Problem statement -> Repeat the data below in full and exactly.

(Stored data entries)
========================
### config.mk
export PLATFORM = sky130hd
export DESIGN_NAME = led_pulse_stretcher
export DESIGN_NICKNAME = d
export VERILOG_FILES = /design/src/rtl/led_pulse_stretcher.sv
export SDC_FILE = /design/constraint.sdc
export NUM_CORES = 1
export LEC_CHECK = 0
export CORE_MARGIN = 2
export CORE_UTILIZATION = 40
export DETAILED_ROUTE_END_ITERATION = 8
export PLACE_DENSITY = 0.6
export SLEW_MARGIN = 40
export SYNTH_ARGS = -nofsm -noshare
export SYNTH_HDL_FRONTEND = slang
export SYNTH_SLANG_ARGS = --single-unit
### constraint.sdc
create_clock -name clk -period 2.47 [get_ports clk]
set_clock_uncertainty 0.2 [all_clocks]
set_input_delay 0.494 -clock clk [delete_from_list [all_inputs] [get_ports clk]]
set_output_delay 0.494 -clock clk [all_outputs]
set_load 0.1 [all_outputs]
========================
Answer for the task ->
### config.mk
export PLATFORM = sky130hd
export DESIGN_NAME = led_pulse_stretcher
export DESIGN_NICKNAME = d
export VERILOG_FILES = /design/src/rtl/led_pulse_stretcher.sv
export SDC_FILE = /design/constraint.sdc
export NUM_CORES = 1
export LEC_CHECK = 0
export CORE_MARGIN = 2
export CORE_UTILIZATION = 40
export DETAILED_ROUTE_END_ITERATION = 8
export PLACE_DENSITY = 0.6
export SLEW_MARGIN = 40
export SYNTH_ARGS = -nofsm -noshare
export SYNTH_HDL_FRONTEND = slang
export SYNTH_SLANG_ARGS = --single-unit
### constraint.sdc
create_clock -name clk -period 2.47 [get_ports clk]
set_clock_uncertainty 0.2 [all_clocks]
set_input_delay 0.494 -clock clk [delete_from_list [all_inputs] [get_ports clk]]
set_output_delay 0.494 -clock clk [all_outputs]
set_load 0.1 [all_outputs]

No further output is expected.